Dünyayı Değiştiren 10 Gürültülü Protesto

Tarih, vatandaşların, hayatlarını etkileyen, aynı fikirde olmadıkları bir şeye karşı çıkmak için sokaklara döküldüğü anlarla doludur. Elbette her protesto güçlü ya da sonuç doğurucu değildir, ancak bazılarının ulusları değiştirme ve hatta yaratma gücü vardır. Medeniyetlerin varlığı boyunca protestolar kitlelere ses vermenin, otoriteye meydan okumanın ve hayatları daha iyiye doğru değiştirmenin bir yolu olmuştur.

Bazı protestolar yüzyıllarca olmasa da onlarca yıl boyunca tartışmayı harekete geçirirken, diğerleri sadece aylar, hatta günler içinde değişimi tetikliyor. Protestoların ilginç yanı, bazılarının uygulamada başarısız olmasına rağmen yine de değişim yaratabilmesidir. Tüm protestolar dünyayı değiştiremez ama bazıları bunu yaptı, bu yüzden bu makalede bunlara bakacağız.

10. Irak'taki savaşa karşı protestolar

Irak'ı işgal etme kararı bir süredir Bush yönetiminin üzerinde çalıştığı bir konuydu. Bushagodami yönetiminin üyeleri, Başkan Yardımcısı Dick Cheney ve Savunma Bakanı Donald Rumsfeld'in meseleyi yönetmesiyle işgal etmek için nedenler arıyorlardı. 11 Eylül gerçekleştiğinde yönetim bunu “teröre karşı savaş” yoluyla kararlarını haklı çıkarmak için kullanmaya karar verdi.

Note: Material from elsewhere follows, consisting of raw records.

## src/rtl/fpu_sb_pkg.sv

```systemverilog
// Shared types for the FPU response scoreboard: status flags, FSM states, NaN detection.
package fpu_sb_pkg;

  typedef struct packed {
    logic nv;
    logic dz;
    logic of;
    logic uf;
    logic nx;
  } fp_status_t;

  typedef enum logic [1:0] {
    SB_IDLE = 2'd0,
    SB_WAIT = 2'd1,
    SB_TOUT = 2'd2
  } sb_state_e;

  localparam int SB_MAX_W = 64;

  // Generic IEEE-style NaN test: exponent all ones and mantissa non-zero.
  function automatic logic fp_is_nan(input logic [SB_MAX_W-1:0] v,
                                     input int exp_w, input int man_w);
    logic exp_ones;
    logic man_nz;
    exp_ones = 1'b1;
    man_nz   = 1'b0;
    for (int i = 0; i < SB_MAX_W; i++) begin
      if (i < man_w)              man_nz   = man_nz | v[i];
      else if (i < man_w + exp_w) exp_ones = exp_ones & v[i];
    end
    return exp_ones & man_nz;
  endfunction

endpackage

```

## src/rtl/fpu_sb_fifo.sv

```systemverilog
// Expected-entry queue: power-of-2 depth, wrap-around pointers, occupancy count.
module fpu_sb_fifo #(
  parameter int W     = 22,
  parameter int DEPTH = 8
) (
  input  logic                     clk_i,
  input  logic                     rst_i,
  input  logic                     i_flush,
  input  logic                     i_push,
  input  logic                     i_pop,
  input  logic [W-1:0]             i_wdata,
  output logic [W-1:0]             o_rdata,
  output logic [$clog2(DEPTH):0]   o_count
);

  localparam int AW = $clog2(DEPTH);
  localparam int CW = AW + 1;

  logic [W-1:0]  r_mem [DEPTH];
  logic [AW-1:0] r_wr_ptr;
  logic [AW-1:0] r_rd_ptr;
  logic [CW-1:0] r_cnt;

  always_ff @(posedge clk_i) begin
    if (i_push && !i_flush) r_mem[r_wr_ptr] <= i_wdata;
  end

  // Caller guarantees push-on-full only alongside a pop, and no pop when empty.
  always_ff @(posedge clk_i or posedge rst_i) begin
    if (rst_i) begin
      r_wr_ptr <= '0;
      r_rd_ptr <= '0;
      r_cnt    <= '0;
    end else if (i_flush) begin
      r_wr_ptr <= '0;
      r_rd_ptr <= '0;
      r_cnt    <= '0;
    end else begin
      if (i_push) r_wr_ptr <= r_wr_ptr + AW'(1);
      if (i_pop)  r_rd_ptr <= r_rd_ptr + AW'(1);
      r_cnt <= r_cnt + CW'(i_push) - CW'(i_pop);
    end
  end

  assign o_rdata = r_mem[r_rd_ptr];
  assign o_count = r_cnt;

endmodule

```

## src/rtl/fpu_resp_scoreboard.sv

```systemverilog
// In-order scoreboard comparing observed FPU results/flags against queued expectations,
// with a watchdog that flags a stalled DUT.
module fpu_resp_scoreboard
  import fpu_sb_pkg::*;
#(
  parameter int EXP_W     = 5,
  parameter int MAN_W     = 10,
  parameter int DEPTH     = 8,
  parameter int TIMEOUT   = 64,
  parameter int NAN_RELAX = 1,
  localparam int DWIDTH   = 1 + EXP_W + MAN_W
) (
  input  logic                     clk_i,
  input  logic                     rst_i,
  input  logic                     exp_valid_i,
  output logic                     exp_ready_o,
  input  logic [DWIDTH-1:0]        exp_result_i,
  input  logic [4:0]               exp_status_i,
  input  logic                     exp_chk_status_i,
  input  logic                     out_valid_i,
  input  logic                     out_ready_i,
  input  logic [DWIDTH-1:0]        out_result_i,
  input  logic [4:0]               out_status_i,
  input  logic                     flush_i,
  output logic [$clog2(DEPTH):0]   pending_o,
  output logic                     full_o,
  output logic                     empty_o,
  output logic                     mismatch_o,
  output logic                     timeout_o,
  output logic [31:0]              err_cnt_o,
  output logic [31:0]              match_cnt_o
);

  localparam int CW = $clog2(DEPTH) + 1;
  localparam int EW = DWIDTH + 6;
  localparam int WW = $clog2(TIMEOUT) + 1;

  logic [CW-1:0]     w_cnt;
  logic [CW-1:0]     w_cnt_nxt;
  logic [EW-1:0]     w_wdata;
  logic [EW-1:0]     w_rdata;
  logic [DWIDTH-1:0] w_head_res;
  fp_status_t        w_head_st;
  logic              w_head_chk;
  logic              w_obs, w_empty, w_full, w_push, w_pop;
  logic              w_res_ok, w_st_ok, w_fail, w_pass;
  logic              w_tout_fire, w_err_inc;
  sb_state_e         r_state, w_state_nxt;
  logic [WW-1:0]     r_wdog, w_wdog_nxt;
  logic              r_mismatch, r_tout;
  logic [31:0]       r_err_cnt, r_match_cnt;

  assign w_obs   = out_valid_i & out_ready_i & ~flush_i;
  assign w_empty = (w_cnt == '0);
  assign w_full  = (w_cnt == CW'(DEPTH));
  assign w_pop   = w_obs & ~w_empty;
  // A push on full is still taken when the head leaves in the same cycle.
  assign w_push  = exp_valid_i & ~flush_i & (~w_full | w_pop);
  assign w_cnt_nxt = flush_i ? '0 : (w_cnt + CW'(w_push) - CW'(w_pop));

  assign w_wdata = {exp_chk_status_i, exp_status_i, exp_result_i};
  assign {w_head_chk, w_head_st, w_head_res} = w_rdata;

  fpu_sb_fifo #(
    .W     (EW),
    .DEPTH (DEPTH)
  ) u_fifo (
    .clk_i   (clk_i),
    .rst_i   (rst_i),
    .i_flush (flush_i),
    .i_push  (w_push),
    .i_pop   (w_pop),
    .i_wdata (w_wdata),
    .o_rdata (w_rdata),
    .o_count (w_cnt)
  );

  assign w_res_ok = (out_result_i == w_head_res) ||
                    ((NAN_RELAX != 0) &&
                     fp_is_nan(SB_MAX_W'(out_result_i), EXP_W, MAN_W) &&
                     fp_is_nan(SB_MAX_W'(w_head_res), EXP_W, MAN_W));
  assign w_st_ok  = ~w_head_chk | (w_head_st == out_status_i);
  assign w_fail   = w_obs & (w_empty | ~(w_res_ok & w_st_ok));
  assign w_pass   = w_pop & w_res_ok & w_st_ok;

  // Watchdog only runs while results are owed; any observed result restarts it.
  always_comb begin
    w_state_nxt = r_state;
    w_wdog_nxt  = r_wdog;
    w_tout_fire = 1'b0;
    if (flush_i) begin
      w_state_nxt = SB_IDLE;
      w_wdog_nxt  = '0;
    end else begin
      case (r_state)
        SB_IDLE: begin
          if (w_cnt_nxt != '0) begin
            w_state_nxt = SB_WAIT;
            w_wdog_nxt  = '0;
          end
        end
        SB_WAIT: begin
          if (w_cnt_nxt == '0) begin
            w_state_nxt = SB_IDLE;
            w_wdog_nxt  = '0;
          end else if (w_obs) begin
            w_wdog_nxt  = '0;
          end else if (r_wdog == WW'(TIMEOUT - 1)) begin
            w_state_nxt = SB_TOUT;
            w_wdog_nxt  = '0;
            w_tout_fire = 1'b1;
          end else begin
            w_wdog_nxt  = r_wdog + WW'(1);
          end
        end
        SB_TOUT: w_state_nxt = SB_TOUT;
        default: w_state_nxt = SB_IDLE;
      endcase
    end
  end

  assign w_err_inc = w_fail | w_tout_fire;

  always_ff @(posedge clk_i or posedge rst_i) begin
    if (rst_i) begin
      r_state     <= SB_IDLE;
      r_wdog      <= '0;
      r_tout      <= 1'b0;
      r_mismatch  <= 1'b0;
      r_err_cnt   <= '0;
      r_match_cnt <= '0;
    end else begin
      r_state    <= w_state_nxt;
      r_wdog     <= w_wdog_nxt;
      r_mismatch <= w_fail;
      if (flush_i)          r_tout <= 1'b0;
      else if (w_tout_fire) r_tout <= 1'b1;
      if (w_err_inc && (r_err_cnt != '1))  r_err_cnt   <= r_err_cnt + 32'd1;
      if (w_pass && (r_match_cnt != '1))   r_match_cnt <= r_match_cnt + 32'd1;
    end
  end

  assign exp_ready_o = ~w_full;
  assign pending_o   = w_cnt;
  assign full_o      = w_full;
  assign empty_o     = w_empty;
  assign mismatch_o  = r_mismatch;
  assign timeout_o   = r_tout;
  assign err_cnt_o   = r_err_cnt;
  assign match_cnt_o = r_match_cnt;

endmodule

```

ABD, yaklaşmakta olan bir işgali önceden önleme konusunda yavaş davranmak için pek çok neden öne sürdü, ancak onlar adına bu kararı veren neden, onlarca yıldır Amerikan dış politikası üzerinde bir leke oldu.

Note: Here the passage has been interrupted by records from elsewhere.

**src/rtl/pic_irr.sv**
```systemverilog
// Interrupt Request Register of an 8259-style PIC: latches IR lines in level or
// rising-edge mode, holds pending requests and presents the unmasked ones.
module pic_irr #(
    parameter int WIDTH = 8
) (
    input  logic             clk,
    input  logic             rst_n,
    input  logic             Level_Edge_flag,
    input  logic [WIDTH-1:0] Mask,
    input  logic [WIDTH-1:0] I_WIRES,
    input  logic [WIDTH-1:0] Clear_IRR,
    output logic [WIDTH-1:0] IRR,
    output logic             INT_REQ
);

    logic [WIDTH-1:0] irr_q;
    logic [WIDTH-1:0] prev_q;
    logic [WIDTH-1:0] rise;
    logic [WIDTH-1:0] irr_d;

    always_comb begin
        // NOTE: every always_comb output gets a default first so no path can infer a latch.
        irr_d = irr_q;
        rise  = I_WIRES & ~prev_q;
        if (Level_Edge_flag) begin
            // A fresh rising edge outranks a clear arriving in the same cycle.
            irr_d = rise | (irr_q & ~Clear_IRR);
        end else begin
            irr_d = I_WIRES & ~Clear_IRR;
        end
    end

    // prev_q resets to all-ones so a line already high at reset release must
    // toggle low then high before it counts as an edge.
    always_ff @(posedge clk or negedge rst_n) begin
        // NOTE: sequential state uses non-blocking assignments only, so every
        // register samples pre-edge values regardless of statement order.
        if (!rst_n) begin
            irr_q  <= '0;
            prev_q <= '1;
        end else begin
            irr_q  <= irr_d;
            prev_q <= I_WIRES;
        end
    end

    // Masking only gates the output; pending bits keep latching underneath.
    assign IRR     = irr_q & ~Mask;
    assign INT_REQ = |IRR;

endmodule

```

5 Şubat 2003'te Dışişleri Bakanı Colin Powell BM'deydi ve Irak'ın yaklaşmakta olan işgalinin nedenlerini açıklayan tutarlı olması gereken bir konuşma yapıyordu. Ancak bu konuşmanın sorunu, iddiaların çoğunun hem zayıf hem de güvenilmez istihbarata dayanmasıydı. Irak Savaşı, Saddam Hüseyin'in kitle imha silahlarına sahip olduğu ya da yarattığı iddiası üzerine inşa edildi. Hepsi yalandı.

Powell'ın BM konuşmasından birkaç hafta sonra ve işgalin başlamasından bir ay önce, dünya çapında milyonlarca insan daha başlamadan Irak Savaşı'nı protesto etmeye başladı. New York'ta 200.000 kişi savaşı protesto etti ve bazı Avrupa şehirlerinde milyonlarca insan protesto etti. Protestoya dünya çapında toplam 600 şehir katıldı. Ne yazık ki çarklar hareket halindeydi ve kuvvetler görevi tamamlanana kadar tamamlamaya kararlıydı. Irak Savaşı 19 Mart 2003'te başladı ve neredeyse on yıl sürdü ve 15 Aralık 2011'de sona erdi. Hiçbir kitle imha silahı bulunamadı.

9. Turuncu Devrim

2004 yılında Ukrayna'daki seçimler ülkeye diz çöktürmüştü. Yüzbinlerce Ukrayna vatandaşı Kiev'in ana meydanını doldururken, seçim sonuçlarına karşı protestolar başladı. Peki iş bu noktaya nasıl geldi?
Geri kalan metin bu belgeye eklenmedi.